Reese almost had it all: a loving relationship with Amy, an apartment in New York City, a job she didn’t hate. She had scraped together what previous generations of trans women could only dream of: a life of mundane, bourgeois comforts. The only thing missing was a child. But then her girlfriend, Amy, detransitioned and became Ames, and everything fell apart. Now Reese is caught in a self-destructive pattern: avoiding her loneliness by sleeping with married men.

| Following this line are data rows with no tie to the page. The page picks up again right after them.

### config.mk
export PLATFORM = sky130hd
export DESIGN_NAME = ids_mem
export DESIGN_NICKNAME = d
export VERILOG_FILES = /design/src/rtl/core/ids_mem.sv
export SDC_FILE = /design/constraint.sdc
export NUM_CORES = 2
export LEC_CHECK = 0
export CORE_AREA = 2 2 514 516
export DETAILED_ROUTE_END_ITERATION = 7
export DIE_AREA = 0 0 516 518
export DONT_BUFFER_PORTS = 1
export PLACE_DENSITY_LB_ADDON = 0.25
export RECOVER_POWER = 25
export SLEW_MARGIN = 40
export SYNTH_ARGS = -nofsm -noshare
export SYNTH_HDL_FRONTEND = slang
export SYNTH_SLANG_ARGS = --single-unit
### constraint.sdc
create_clock -name clk -period 6.4 [get_ports clk]
set_input_delay 0.32 -clock clk [delete_from_list [all_inputs] [get_ports clk]]
set_output_delay 0.32 -clock clk [all_outputs]
set_load 0.1 [all_outputs]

Ames isn’t happy either. He thought detransitioning to live as a man would make life easier, but that decision cost him his relationship with Reese—and losing her meant losing his only family. Even though their romance is over, he longs to find a way back to her. When Ames’s boss and lover, Katrina, reveals that she’s pregnant with his baby—and that she’s not sure whether she wants to keep it—Ames wonders if this is the chance he’s been waiting for. Could the three of them form some kind of unconventional family—and raise the baby together?

This provocative debut is about what happens at the emotional, messy, vulnerable corners of womanhood that platitudes and good intentions can’t reach. Torrey Peters brilliantly and fearlessly navigates the most dangerous taboos around gender, sex, and relationships, gifting us a thrillingly original, witty, and deeply moving novel.

I watched a few Women’s Prize reaction videos and many people raved about Detransition, Baby, which is why I chose it as one of the longlisted books that I want to read! It seems to be very much character focused, which I always love.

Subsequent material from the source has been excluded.